Price's Symphony No. 3 is a charming and characteristic work in a generally Americana style often reminiscent of Henry Cowell's, but with hints, suggestions, and leanings of African American folk music all over it, in melodic shape, rhythms, and harmonies. It was brightly and firmly played here; the only flaw was that the amplified celesta was far too loud.

It was followed by Duke Ellington's Harlem, which is essentially "jazz for symphony orchestra." This kind of undercut Price, since Ellington is doing openly what Price prefers only to suggest, and didn't strike my own appreciation as much, though I enjoyed the cadenza for five percussionists.

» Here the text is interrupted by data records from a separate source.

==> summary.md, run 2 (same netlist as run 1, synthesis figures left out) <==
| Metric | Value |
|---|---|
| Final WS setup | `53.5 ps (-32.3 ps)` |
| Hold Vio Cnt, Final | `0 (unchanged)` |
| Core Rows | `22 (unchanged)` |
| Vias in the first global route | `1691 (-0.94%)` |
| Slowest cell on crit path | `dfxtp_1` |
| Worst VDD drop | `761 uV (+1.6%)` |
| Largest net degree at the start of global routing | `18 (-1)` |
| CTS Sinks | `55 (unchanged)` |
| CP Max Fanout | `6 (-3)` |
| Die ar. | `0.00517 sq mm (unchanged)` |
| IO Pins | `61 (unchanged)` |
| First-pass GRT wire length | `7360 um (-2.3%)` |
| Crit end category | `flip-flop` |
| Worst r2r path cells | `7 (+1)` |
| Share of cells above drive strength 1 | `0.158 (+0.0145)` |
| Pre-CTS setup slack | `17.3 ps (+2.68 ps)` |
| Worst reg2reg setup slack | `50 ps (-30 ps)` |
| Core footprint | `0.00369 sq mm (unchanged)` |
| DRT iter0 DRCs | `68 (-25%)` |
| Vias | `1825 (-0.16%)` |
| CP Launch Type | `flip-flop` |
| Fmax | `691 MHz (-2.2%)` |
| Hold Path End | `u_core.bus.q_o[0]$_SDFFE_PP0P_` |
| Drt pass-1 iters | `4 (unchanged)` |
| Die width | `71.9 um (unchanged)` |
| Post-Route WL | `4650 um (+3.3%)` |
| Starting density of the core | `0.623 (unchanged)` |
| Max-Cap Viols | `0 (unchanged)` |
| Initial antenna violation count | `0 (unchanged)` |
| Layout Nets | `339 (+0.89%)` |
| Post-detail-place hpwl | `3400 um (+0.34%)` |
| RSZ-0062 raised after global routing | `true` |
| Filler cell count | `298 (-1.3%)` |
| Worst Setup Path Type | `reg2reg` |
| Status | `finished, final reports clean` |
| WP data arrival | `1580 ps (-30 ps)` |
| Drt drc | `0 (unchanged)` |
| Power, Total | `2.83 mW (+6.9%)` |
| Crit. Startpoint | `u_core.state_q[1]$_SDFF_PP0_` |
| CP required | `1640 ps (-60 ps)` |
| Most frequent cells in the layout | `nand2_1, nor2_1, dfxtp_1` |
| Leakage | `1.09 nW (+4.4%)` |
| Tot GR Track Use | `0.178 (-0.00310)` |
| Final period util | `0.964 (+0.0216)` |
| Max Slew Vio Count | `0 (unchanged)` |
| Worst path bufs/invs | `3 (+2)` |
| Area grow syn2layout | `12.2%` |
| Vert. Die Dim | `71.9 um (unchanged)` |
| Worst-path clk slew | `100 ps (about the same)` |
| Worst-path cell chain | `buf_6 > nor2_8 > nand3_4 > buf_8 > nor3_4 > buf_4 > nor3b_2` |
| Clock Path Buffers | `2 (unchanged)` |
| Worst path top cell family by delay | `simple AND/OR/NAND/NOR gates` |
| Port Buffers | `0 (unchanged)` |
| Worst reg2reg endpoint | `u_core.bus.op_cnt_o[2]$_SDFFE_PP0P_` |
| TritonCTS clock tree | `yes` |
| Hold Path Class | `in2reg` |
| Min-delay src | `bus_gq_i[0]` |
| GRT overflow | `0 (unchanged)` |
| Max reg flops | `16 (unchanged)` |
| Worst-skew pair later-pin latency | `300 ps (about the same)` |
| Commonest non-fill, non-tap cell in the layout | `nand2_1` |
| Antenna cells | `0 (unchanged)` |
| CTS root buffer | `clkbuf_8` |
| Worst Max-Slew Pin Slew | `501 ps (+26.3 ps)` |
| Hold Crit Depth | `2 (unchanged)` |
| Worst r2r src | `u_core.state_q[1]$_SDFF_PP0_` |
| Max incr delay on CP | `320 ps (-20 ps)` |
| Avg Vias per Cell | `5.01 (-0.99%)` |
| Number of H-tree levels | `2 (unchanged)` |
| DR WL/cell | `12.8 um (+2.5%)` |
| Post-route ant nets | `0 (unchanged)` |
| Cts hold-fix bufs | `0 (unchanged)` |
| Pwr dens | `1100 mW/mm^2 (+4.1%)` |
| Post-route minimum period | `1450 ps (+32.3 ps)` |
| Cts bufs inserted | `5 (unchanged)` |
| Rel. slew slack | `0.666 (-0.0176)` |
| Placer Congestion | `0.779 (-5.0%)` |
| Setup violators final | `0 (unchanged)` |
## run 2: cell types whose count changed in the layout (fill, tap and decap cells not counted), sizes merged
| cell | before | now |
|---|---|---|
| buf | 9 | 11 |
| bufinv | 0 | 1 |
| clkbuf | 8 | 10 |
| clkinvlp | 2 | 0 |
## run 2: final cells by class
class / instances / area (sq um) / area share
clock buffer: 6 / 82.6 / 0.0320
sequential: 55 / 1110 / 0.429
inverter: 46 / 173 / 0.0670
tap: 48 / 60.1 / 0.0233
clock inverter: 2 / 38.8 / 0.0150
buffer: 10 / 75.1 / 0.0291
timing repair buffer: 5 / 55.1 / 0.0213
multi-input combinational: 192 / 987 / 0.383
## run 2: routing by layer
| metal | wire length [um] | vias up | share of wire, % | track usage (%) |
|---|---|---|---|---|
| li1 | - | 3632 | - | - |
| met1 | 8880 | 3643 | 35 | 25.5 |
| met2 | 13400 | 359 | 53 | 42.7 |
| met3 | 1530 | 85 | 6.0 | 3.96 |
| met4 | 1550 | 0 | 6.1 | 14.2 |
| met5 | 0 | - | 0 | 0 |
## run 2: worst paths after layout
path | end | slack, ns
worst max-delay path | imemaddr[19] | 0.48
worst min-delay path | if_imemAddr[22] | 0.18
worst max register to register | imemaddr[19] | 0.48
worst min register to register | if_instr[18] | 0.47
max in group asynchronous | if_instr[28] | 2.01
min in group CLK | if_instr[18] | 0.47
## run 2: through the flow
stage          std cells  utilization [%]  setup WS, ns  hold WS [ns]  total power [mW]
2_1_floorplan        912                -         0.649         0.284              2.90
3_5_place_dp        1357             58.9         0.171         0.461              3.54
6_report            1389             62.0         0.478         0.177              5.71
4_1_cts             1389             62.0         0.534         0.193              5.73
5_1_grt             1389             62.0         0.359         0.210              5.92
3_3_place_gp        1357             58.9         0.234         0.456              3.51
### config.mk
export PLATFORM = sky130hd
export DESIGN_NAME = hazard_scoreboard
export DESIGN_NICKNAME = d
export VERILOG_FILES = /design/src/rtl/hazard_scoreboard.sv
export SDC_FILE = /design/constraint.sdc
export NUM_CORES = 1
export LEC_CHECK = 0
export ABC_AREA = 0
export CAP_MARGIN = 20
export CORE_ASPECT_RATIO = 1.75
export CORE_MARGIN = 5
export CORE_UTILIZATION = 55
export CTS_CLUSTER_SIZE = 30
export DETAILED_ROUTE_END_ITERATION = 10
export DONT_BUFFER_PORTS = 1
export PLACE_DENSITY = 0.81
export SETUP_SLACK_MARGIN = 0.1
export SYNTH_ARGS = -nofsm -noshare
export SYNTH_HDL_FRONTEND = slang
export SYNTH_SLANG_ARGS = --single-unit
### constraint.sdc
create_clock -name clk -period 4.3 [get_ports clk]
set_input_delay 0.215 -clock clk [delete_from_list [all_inputs] [get_ports clk]]
set_output_delay 0.215 -clock clk [all_outputs]
set_load 0.01 [all_outputs]
### src/rtl/hazard_scoreboard.sv
// Hazard scoreboard for the 5-stage RV32 pipeline: load-use and mul/div
// scoreboard stalls, branch flushes, and the mul/div completion tracker.
module hazard_scoreboard #(
  parameter int unsigned MD_LAT = 4,
  parameter int unsigned CNT_W  = 32
) (
  input  logic             clk,
  input  logic             rst,
  input  logic [4:0]       rs1D,
  input  logic [4:0]       rs2D,
  input  logic [4:0]       rdD,
  input  logic             RegWriteD,
  input  logic             MdOpD,
  input  logic [4:0]       rdE,
  input  logic             RegWriteE,
  input  logic             MemReadE,
  input  logic             MdStartE,
  input  logic             PCSrcE,
  output logic             StallF,
  output logic             StallD,
  output logic             FlushD,
  output logic             FlushE,
  output logic             MdBusy,
  output logic             MdDone,
  output logic [4:0]       MdRd,
  output logic [31:0]      Pending,
  output logic [CNT_W-1:0] StallCount
);

  typedef enum logic {
    MD_IDLE,
    MD_BUSY
  } md_state_e;

  if (MD_LAT < 2 || MD_LAT > 15) begin : g_bad_md_lat
    $error("hazard_scoreboard: MD_LAT must be in 2..15");
  end

  md_state_e        state_q, state_d;
  logic [3:0]       cd_q, cd_d;
  logic [4:0]       md_rd_q, md_rd_d;
  logic [31:0]      pend_q, pend_d;
  logic [CNT_W-1:0] stall_cnt_q, stall_cnt_d;

  logic lu;
  logic sb;
  logic hold;
  logic busy;

  assign busy = (state_q == MD_BUSY);

  // Hazard detection and stall/flush generation
  always_comb begin
    lu   = MemReadE & RegWriteE & (rdE != '0) & ((rdE == rs1D) | (rdE == rs2D));
    sb   = pend_q[rs1D] | pend_q[rs2D] | (RegWriteD & pend_q[rdD])
         | (MdOpD & (busy | MdStartE));
    hold = (lu | sb) & ~PCSrcE;
  end

  assign StallF     = hold;
  assign StallD     = hold;
  assign FlushD     = PCSrcE;
  assign FlushE     = hold | PCSrcE;
  assign MdBusy     = busy;
  assign MdDone     = busy & (cd_q == '0);
  assign MdRd       = md_rd_q;
  assign Pending    = pend_q;
  assign StallCount = stall_cnt_q;

  // Issue is only accepted from idle, so a completion clear and a new set
  // never land on the same edge.
  always_comb begin
    state_d = state_q;
    cd_d    = cd_q;
    md_rd_d = md_rd_q;
    pend_d  = pend_q;
    unique case (state_q)
      MD_IDLE: begin
        if (MdStartE) begin
          state_d = MD_BUSY;
          md_rd_d = rdE;
          cd_d    = 4'(MD_LAT - 1);
          if (rdE != '0) pend_d[rdE] = 1'b1;
        end
      end
      MD_BUSY: begin
        if (cd_q == '0) begin
          state_d         = MD_IDLE;
          pend_d[md_rd_q] = 1'b0;
        end else begin
          cd_d = cd_q - 4'd1;
        end
      end
      default: state_d = MD_IDLE;
    endcase
    pend_d[0] = 1'b0;
  end

  always_comb begin
    stall_cnt_d = stall_cnt_q;
    if (hold && (stall_cnt_q != '1)) stall_cnt_d = stall_cnt_q + CNT_W'(1);
  end

  always_ff @(posedge clk or posedge rst) begin
    if (rst) begin
      state_q     <= MD_IDLE;
      cd_q        <= '0;
      md_rd_q     <= '0;
      pend_q      <= '0;
      stall_cnt_q <= '0;
    end else begin
      state_q     <= state_d;
      cd_q        <= cd_d;
      md_rd_q     <= md_rd_d;
      pend_q      <= pend_d;
      stall_cnt_q <= stall_cnt_d;
    end
  end

  a_no_issue_while_busy: assert property (@(posedge clk) disable iff (rst)
    !(MdStartE && busy));

endmodule
<file path="src/rtl/exe_muldiv_ctrl_pkg.sv">
// M-extension op codes, controller states and operand-signedness helpers shared by the
// multiply/divide controller and its iterative datapath.
package exe_muldiv_ctrl_pkg;

    localparam int MD_XLEN  = 64;
    localparam int MD_CNT_W = 7;

    localparam logic [2:0] MD_MUL    = 3'd0;
    localparam logic [2:0] MD_MULH   = 3'd1;
    localparam logic [2:0] MD_MULHSU = 3'd2;
    localparam logic [2:0] MD_MULHU  = 3'd3;
    localparam logic [2:0] MD_DIV    = 3'd4;
    localparam logic [2:0] MD_DIVU   = 3'd5;
    localparam logic [2:0] MD_REM    = 3'd6;
    localparam logic [2:0] MD_REMU   = 3'd7;

    typedef enum logic [1:0] {
        MD_IDLE = 2'd0,
        MD_CALC = 2'd1,
        MD_FIX  = 2'd2,
        MD_DONE = 2'd3
    } md_state_e;

    function automatic logic op1_signed(input logic [2:0] f3);
        return (f3 == MD_MULH) || (f3 == MD_MULHSU) || (f3 == MD_DIV) || (f3 == MD_REM);
    endfunction

    function automatic logic op2_signed(input logic [2:0] f3);
        return (f3 == MD_MULH) || (f3 == MD_DIV) || (f3 == MD_REM);
    endfunction

    // *W operands are sign-extended except for the unsigned divide/remainder forms.
    function automatic logic word_signed(input logic [2:0] f3);
        return !((f3 == MD_DIVU) || (f3 == MD_REMU));
    endfunction

endpackage

</file>
<file path="src/rtl/exe_muldiv_ctrl_iter.sv">
// Radix-2 shift-add / restoring shift-subtract datapath with sign fix-up; load latches
// magnitudes, each step does one iteration, result is the combinational fixed-up answer.
module exe_muldiv_ctrl_iter
    import exe_muldiv_ctrl_pkg::*;
#(
    parameter int XLEN = MD_XLEN
) (
    input  logic            clk,
    input  logic            rst,
    input  logic            load,
    input  logic            step,
    input  logic [2:0]      funct3,
    input  logic            word,
    input  logic [XLEN-1:0] op1,
    input  logic [XLEN-1:0] op2,
    output logic [XLEN-1:0] result
);

    logic [XLEN:0]     acc;
    logic [XLEN-1:0]   lo;
    logic [XLEN-1:0]   mcand;
    logic [2:0]        f3_q;
    logic              word_q;
    logic              s1_q;
    logic              s2_q;

    logic              s1;
    logic              s2;
    logic [XLEN-1:0]   abs1;
    logic [XLEN-1:0]   abs2;
    logic [XLEN-1:0]   mul_a;
    logic [XLEN-1:0]   mul_b;
    logic [XLEN-1:0]   dvd;
    logic [XLEN-1:0]   addend;
    logic [XLEN:0]     sum;
    logic [XLEN:0]     shifted;
    logic [XLEN+1:0]   diff;

    assign s1    = op1_signed(funct3) & op1[XLEN-1];
    assign s2    = op2_signed(funct3) & op2[XLEN-1];
    assign abs1  = s1 ? -op1 : op1;
    assign abs2  = s2 ? -op2 : op2;
    assign mul_a = word ? {{(XLEN-32){1'b0}}, abs1[31:0]} : abs1;
    assign mul_b = word ? {{(XLEN-32){1'b0}}, abs2[31:0]} : abs2;
    // W dividends sit in the top half so every iteration consumes lo's MSB.
    assign dvd   = word ? {abs1[31:0], {(XLEN-32){1'b0}}} : abs1;

    assign addend  = lo[0] ? mcand : '0;
    assign sum     = acc + {1'b0, addend};
    assign shifted = {acc[XLEN-1:0], lo[XLEN-1]};
    assign diff    = {1'b0, shifted} - {2'b00, mcand};

    always_ff @(posedge clk) begin
        if (rst) begin
            acc    <= '0;
            lo     <= '0;
            mcand  <= '0;
            f3_q   <= '0;
            word_q <= 1'b0;
            s1_q   <= 1'b0;
            s2_q   <= 1'b0;
        end else if (load) begin
            acc    <= '0;
            f3_q   <= funct3;
            word_q <= word;
            s1_q   <= s1;
            s2_q   <= s2;
            mcand  <= funct3[2] ? abs2 : mul_a;
            lo     <= funct3[2] ? dvd  : mul_b;
        end else if (step) begin
            if (f3_q[2]) begin
                acc <= diff[XLEN+1] ? shifted : diff[XLEN:0];
                lo  <= {lo[XLEN-2:0], ~diff[XLEN+1]};
            end else begin
                acc <= {1'b0, sum[XLEN:1]};
                lo  <= {sum[0], lo[XLEN-1:1]};
            end
        end
    end

    logic [2*XLEN-1:0] prod;
    logic [2*XLEN-1:0] prod_fix;
    logic [XLEN-1:0]   quo;
    logic [XLEN-1:0]   rem;
    logic [XLEN-1:0]   sel;

    always_comb begin
        prod     = {acc[XLEN-1:0], lo};
        prod_fix = (s1_q ^ s2_q) ? -prod : prod;
        quo      = (s1_q ^ s2_q) ? -lo : lo;
        rem      = s1_q ? -acc[XLEN-1:0] : acc[XLEN-1:0];
        sel      = '0;
        case (f3_q)
            // After 32 shift-add steps the low product word has drifted into lo's top half.
            MD_MUL:                       sel = word_q ? {{(XLEN-32){1'b0}}, lo[XLEN-1:32]}
                                                       : prod_fix[XLEN-1:0];
            MD_MULH, MD_MULHSU, MD_MULHU: sel = prod_fix[2*XLEN-1:XLEN];
            MD_DIV, MD_DIVU:              sel = quo;
            default:                      sel = rem;
        endcase
        result = word_q ? {{(XLEN-32){sel[31]}}, sel[31:0]} : sel;
    end

endmodule

</file>
<file path="src/rtl/exe_muldiv_ctrl.sv">
// RV64M multiply/divide sequencer: accepts one op, iterates N cycles (result at N+2, or
// cycle 1 for divide-by-zero/overflow), holds stall_o and valid_o until ready_i.
module exe_muldiv_ctrl
    import exe_muldiv_ctrl_pkg::*;
#(
    parameter int XLEN  = MD_XLEN,
    parameter int CNT_W = MD_CNT_W
) (
    input  logic            clk,
    input  logic            rst,
    input  logic            flush_i,
    input  logic            valid_i,
    output logic            ready_o,
    input  logic [2:0]      funct3_i,
    input  logic            word_i,
    input  logic [XLEN-1:0] op1_i,
    input  logic [XLEN-1:0] op2_i,
    output logic            valid_o,
    input  logic            ready_i,
    output logic [XLEN-1:0] result_o,
    output logic            stall_o
);

    md_state_e        state;
    md_state_e        state_nxt;
    logic [CNT_W-1:0] cnt;
    logic [XLEN-1:0]  res;
    logic [XLEN-1:0]  iter_res;

    logic [XLEN-1:0]  op1_ext;
    logic [XLEN-1:0]  op2_ext;
    logic [XLEN-1:0]  min_val;
    logic [XLEN-1:0]  fast_raw;
    logic [XLEN-1:0]  fast_res;
    logic             accept;
    logic             div_zero;
    logic             div_ovf;
    logic             fast;

    always_comb begin
        op1_ext = op1_i;
        op2_ext = op2_i;
        if (word_i) begin
            op1_ext = {{(XLEN-32){word_signed(funct3_i) & op1_i[31]}}, op1_i[31:0]};
            op2_ext = {{(XLEN-32){word_signed(funct3_i) & op2_i[31]}}, op2_i[31:0]};
        end
    end

    assign ready_o  = (state == MD_IDLE);
    assign accept   = valid_i & ready_o & ~flush_i;
    assign min_val  = word_i ? {{(XLEN-31){1'b1}}, {31{1'b0}}} : {1'b1, {(XLEN-1){1'b0}}};
    assign div_zero = funct3_i[2] & (op2_ext == '0);
    assign div_ovf  = funct3_i[2] & ~funct3_i[0] & (op1_ext == min_val) & (&op2_ext);
    assign fast     = div_zero | div_ovf;

    always_comb begin
        fast_raw = '0;
        if (div_zero)
            fast_raw = funct3_i[1] ? op1_ext : '1;
        else
            fast_raw = funct3_i[1] ? '0 : op1_ext;
        fast_res = word_i ? {{(XLEN-32){fast_raw[31]}}, fast_raw[31:0]} : fast_raw;
    end

    always_ff @(posedge clk) begin
        if (rst) state <= MD_IDLE;
        else     state <= state_nxt;
    end

    always_comb begin
        state_nxt = state;
        case (state)
            MD_IDLE: if (accept) state_nxt = fast ? MD_DONE : MD_CALC;
            MD_CALC: if (cnt == '0) state_nxt = MD_FIX;
            MD_FIX:  state_nxt = MD_DONE;
            MD_DONE: if (ready_i) state_nxt = MD_IDLE;
            default: state_nxt = MD_IDLE;
        endcase
        if (flush_i) state_nxt = MD_IDLE;
    end

    always_ff @(posedge clk) begin
        if (rst) begin
            cnt <= '0;
            res <= '0;
        end else begin
            if (accept)
                cnt <= word_i ? CNT_W'(31) : CNT_W'(XLEN-1);
            else if (state == MD_CALC && cnt != '0)
                cnt <= cnt - 1'b1;

            if (accept && fast)
                res <= fast_res;
            else if (state == MD_FIX)
                res <= iter_res;
        end
    end

    exe_muldiv_ctrl_iter #(.XLEN(XLEN)) u_iter (
        .clk    (clk),
        .rst    (rst),
        .load   (accept),
        .step   (state == MD_CALC),
        .funct3 (funct3_i),
        .word   (word_i),
        .op1    (op1_ext),
        .op2    (op2_ext),
        .result (iter_res)
    );

    assign valid_o  = (state == MD_DONE);
    assign result_o = res;
    assign stall_o  = accept | ((state != MD_IDLE) & ~((state == MD_DONE) & ready_i));

endmodule

</file>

Soprano Shawnette Sulker, whom I've heard before locally in Beethoven's Ninth, Mahler's Eighth, and Carmina Burana, performed in Songs of Separation, a song cycle by William Grant Still setting poems of lost love by Black poets. Still was the leading Black male composer of the same Americana generation as Price. Sulker sang well, but I didn't find the work as distinctive as his symphonies.

There were also works by two earlier, non-American composers who, though they were Black, wrote in typical styles of white composers of their time and place. One, the only composer on the program I had been unfamiliar with, was Antonio Carlos Gomes, a Brazilian who, despite his nationality, wrote Italian opera. Sulker sang a long aria from his opera Il Guarany, which at least has a Brazilian plot. It's fairly plain and songlike in its style; the light orchestration might have fit bel canto more than the Verdi it's contemporary with.

And a Symphony in G by the classic-era Frenchman, Joseph Bologne, Chevalier de Saint-Georges. His mother was a slave from a West Indies French colony, but he inherited his white father's title and social position. He was an important musician in his time, for one thing being the guy who commissioned and performed Haydn's set known as the Paris Symphonies. His own symphony is more Mozartean than Haydnesque, but with an individual flavor that's not matched by all of the symphonists of that era who get played on the classical radio more often than he.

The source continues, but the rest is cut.